_Problem details_.
The line with "nand3b_1 | 1 | 7.51", the line with "li1 | - | - | 841", and all lines between them in the material below: return these exactly, and no others.

_Excerpted data_.
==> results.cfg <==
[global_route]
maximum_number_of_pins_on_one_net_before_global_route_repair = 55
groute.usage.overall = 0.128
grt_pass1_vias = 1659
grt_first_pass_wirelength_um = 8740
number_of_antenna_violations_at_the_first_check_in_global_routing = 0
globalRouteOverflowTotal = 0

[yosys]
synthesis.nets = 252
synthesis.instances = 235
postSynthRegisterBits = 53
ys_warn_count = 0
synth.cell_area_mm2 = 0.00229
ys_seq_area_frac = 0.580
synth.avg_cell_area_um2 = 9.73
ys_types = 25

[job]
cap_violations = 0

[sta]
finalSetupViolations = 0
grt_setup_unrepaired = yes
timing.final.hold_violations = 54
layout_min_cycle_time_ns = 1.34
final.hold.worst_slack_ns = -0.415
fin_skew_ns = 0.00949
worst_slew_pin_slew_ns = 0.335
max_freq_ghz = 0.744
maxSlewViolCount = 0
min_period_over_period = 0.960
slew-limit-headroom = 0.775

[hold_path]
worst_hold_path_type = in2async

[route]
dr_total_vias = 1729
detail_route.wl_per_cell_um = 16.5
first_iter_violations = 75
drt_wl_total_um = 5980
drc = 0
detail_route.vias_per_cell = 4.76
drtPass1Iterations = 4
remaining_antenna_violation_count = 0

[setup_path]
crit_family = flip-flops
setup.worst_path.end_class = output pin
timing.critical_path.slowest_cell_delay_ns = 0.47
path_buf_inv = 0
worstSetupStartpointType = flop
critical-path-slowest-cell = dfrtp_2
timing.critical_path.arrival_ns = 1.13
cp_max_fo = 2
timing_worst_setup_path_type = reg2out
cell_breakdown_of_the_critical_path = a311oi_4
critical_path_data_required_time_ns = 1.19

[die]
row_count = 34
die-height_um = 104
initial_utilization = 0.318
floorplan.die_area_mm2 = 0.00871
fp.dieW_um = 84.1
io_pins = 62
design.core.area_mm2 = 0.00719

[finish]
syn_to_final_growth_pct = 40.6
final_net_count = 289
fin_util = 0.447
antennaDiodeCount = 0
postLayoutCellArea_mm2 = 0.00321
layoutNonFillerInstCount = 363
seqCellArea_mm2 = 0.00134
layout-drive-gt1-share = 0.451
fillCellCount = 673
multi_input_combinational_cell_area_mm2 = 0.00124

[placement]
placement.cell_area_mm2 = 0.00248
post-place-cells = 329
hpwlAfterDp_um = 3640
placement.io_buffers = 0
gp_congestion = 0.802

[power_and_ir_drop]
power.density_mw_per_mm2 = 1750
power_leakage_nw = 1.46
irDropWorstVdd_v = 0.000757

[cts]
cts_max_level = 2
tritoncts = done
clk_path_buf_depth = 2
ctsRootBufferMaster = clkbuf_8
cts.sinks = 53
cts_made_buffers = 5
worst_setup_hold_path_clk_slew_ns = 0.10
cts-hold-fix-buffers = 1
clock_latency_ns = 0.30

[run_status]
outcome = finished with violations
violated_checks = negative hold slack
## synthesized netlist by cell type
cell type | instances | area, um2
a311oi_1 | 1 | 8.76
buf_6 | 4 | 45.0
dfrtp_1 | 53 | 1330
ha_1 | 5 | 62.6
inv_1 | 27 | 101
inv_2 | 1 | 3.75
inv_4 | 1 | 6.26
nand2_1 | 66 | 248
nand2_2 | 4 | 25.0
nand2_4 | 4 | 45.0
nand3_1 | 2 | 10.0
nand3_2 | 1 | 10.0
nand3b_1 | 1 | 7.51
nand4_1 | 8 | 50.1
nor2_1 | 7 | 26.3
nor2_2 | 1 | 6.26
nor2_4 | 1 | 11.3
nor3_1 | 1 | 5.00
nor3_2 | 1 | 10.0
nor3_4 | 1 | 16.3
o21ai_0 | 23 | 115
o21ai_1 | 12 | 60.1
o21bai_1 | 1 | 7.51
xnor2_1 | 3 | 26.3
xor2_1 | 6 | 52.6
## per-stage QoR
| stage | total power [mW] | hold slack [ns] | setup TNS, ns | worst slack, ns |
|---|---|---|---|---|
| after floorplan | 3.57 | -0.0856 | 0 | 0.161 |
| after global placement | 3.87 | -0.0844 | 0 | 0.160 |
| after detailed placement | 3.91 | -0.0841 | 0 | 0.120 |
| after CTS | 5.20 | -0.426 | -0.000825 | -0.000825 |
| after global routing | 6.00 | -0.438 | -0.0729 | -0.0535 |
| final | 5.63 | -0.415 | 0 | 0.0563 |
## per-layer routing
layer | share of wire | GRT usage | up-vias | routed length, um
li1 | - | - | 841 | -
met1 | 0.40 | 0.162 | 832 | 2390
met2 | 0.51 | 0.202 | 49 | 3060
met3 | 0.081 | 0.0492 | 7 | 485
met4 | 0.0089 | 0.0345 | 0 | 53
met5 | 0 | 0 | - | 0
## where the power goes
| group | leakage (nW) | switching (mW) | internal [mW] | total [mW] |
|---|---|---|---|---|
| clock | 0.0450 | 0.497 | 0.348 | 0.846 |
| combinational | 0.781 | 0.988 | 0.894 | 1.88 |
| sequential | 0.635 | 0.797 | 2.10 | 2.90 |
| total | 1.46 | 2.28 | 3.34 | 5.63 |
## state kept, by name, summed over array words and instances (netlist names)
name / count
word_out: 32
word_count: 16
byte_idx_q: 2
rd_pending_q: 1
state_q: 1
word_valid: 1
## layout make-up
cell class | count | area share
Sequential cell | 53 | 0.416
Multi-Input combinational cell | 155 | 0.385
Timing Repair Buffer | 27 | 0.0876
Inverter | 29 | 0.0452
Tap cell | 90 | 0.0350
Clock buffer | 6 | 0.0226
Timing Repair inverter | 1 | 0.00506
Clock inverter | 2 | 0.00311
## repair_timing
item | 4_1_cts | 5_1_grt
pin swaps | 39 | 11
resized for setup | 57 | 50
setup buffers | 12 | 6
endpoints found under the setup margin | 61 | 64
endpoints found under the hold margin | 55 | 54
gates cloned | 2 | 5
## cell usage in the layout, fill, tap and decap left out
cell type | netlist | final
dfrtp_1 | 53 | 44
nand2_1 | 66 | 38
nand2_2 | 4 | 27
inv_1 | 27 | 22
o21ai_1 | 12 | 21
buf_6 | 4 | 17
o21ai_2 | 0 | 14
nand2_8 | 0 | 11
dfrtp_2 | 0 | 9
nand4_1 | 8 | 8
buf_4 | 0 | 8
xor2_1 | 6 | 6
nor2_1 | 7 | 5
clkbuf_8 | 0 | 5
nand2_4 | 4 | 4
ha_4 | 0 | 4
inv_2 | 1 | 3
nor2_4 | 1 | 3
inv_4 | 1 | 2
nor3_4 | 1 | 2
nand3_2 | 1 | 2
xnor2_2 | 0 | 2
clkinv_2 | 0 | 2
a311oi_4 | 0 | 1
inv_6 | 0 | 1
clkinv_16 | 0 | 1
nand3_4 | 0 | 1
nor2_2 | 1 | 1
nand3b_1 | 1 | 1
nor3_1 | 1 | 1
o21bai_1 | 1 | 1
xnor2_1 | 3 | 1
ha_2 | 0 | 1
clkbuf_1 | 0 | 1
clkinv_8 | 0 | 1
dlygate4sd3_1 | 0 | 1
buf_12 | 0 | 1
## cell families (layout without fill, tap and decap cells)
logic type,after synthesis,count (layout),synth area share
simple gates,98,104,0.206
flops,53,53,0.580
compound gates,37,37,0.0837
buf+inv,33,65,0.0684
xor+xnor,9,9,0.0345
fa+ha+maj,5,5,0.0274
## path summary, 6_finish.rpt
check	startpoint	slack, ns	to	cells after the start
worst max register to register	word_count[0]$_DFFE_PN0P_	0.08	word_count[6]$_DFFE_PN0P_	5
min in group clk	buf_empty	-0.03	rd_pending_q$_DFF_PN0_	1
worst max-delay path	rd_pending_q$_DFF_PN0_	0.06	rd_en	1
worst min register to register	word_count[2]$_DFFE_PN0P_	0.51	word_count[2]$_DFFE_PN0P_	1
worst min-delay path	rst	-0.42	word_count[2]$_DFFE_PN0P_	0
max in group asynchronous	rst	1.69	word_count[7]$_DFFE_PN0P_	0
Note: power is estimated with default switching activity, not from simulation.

_Finished exercise_.
nand3b_1 | 1 | 7.51
nand4_1 | 8 | 50.1
nor2_1 | 7 | 26.3
nor2_2 | 1 | 6.26
nor2_4 | 1 | 11.3
nor3_1 | 1 | 5.00
nor3_2 | 1 | 10.0
nor3_4 | 1 | 16.3
o21ai_0 | 23 | 115
o21ai_1 | 12 | 60.1
o21bai_1 | 1 | 7.51
xnor2_1 | 3 | 26.3
xor2_1 | 6 | 52.6
## per-stage QoR
| stage | total power [mW] | hold slack [ns] | setup TNS, ns | worst slack, ns |
|---|---|---|---|---|
| after floorplan | 3.57 | -0.0856 | 0 | 0.161 |
| after global placement | 3.87 | -0.0844 | 0 | 0.160 |
| after detailed placement | 3.91 | -0.0841 | 0 | 0.120 |
| after CTS | 5.20 | -0.426 | -0.000825 | -0.000825 |
| after global routing | 6.00 | -0.438 | -0.0729 | -0.0535 |
| final | 5.63 | -0.415 | 0 | 0.0563 |
## per-layer routing
layer | share of wire | GRT usage | up-vias | routed length, um
li1 | - | - | 841 | -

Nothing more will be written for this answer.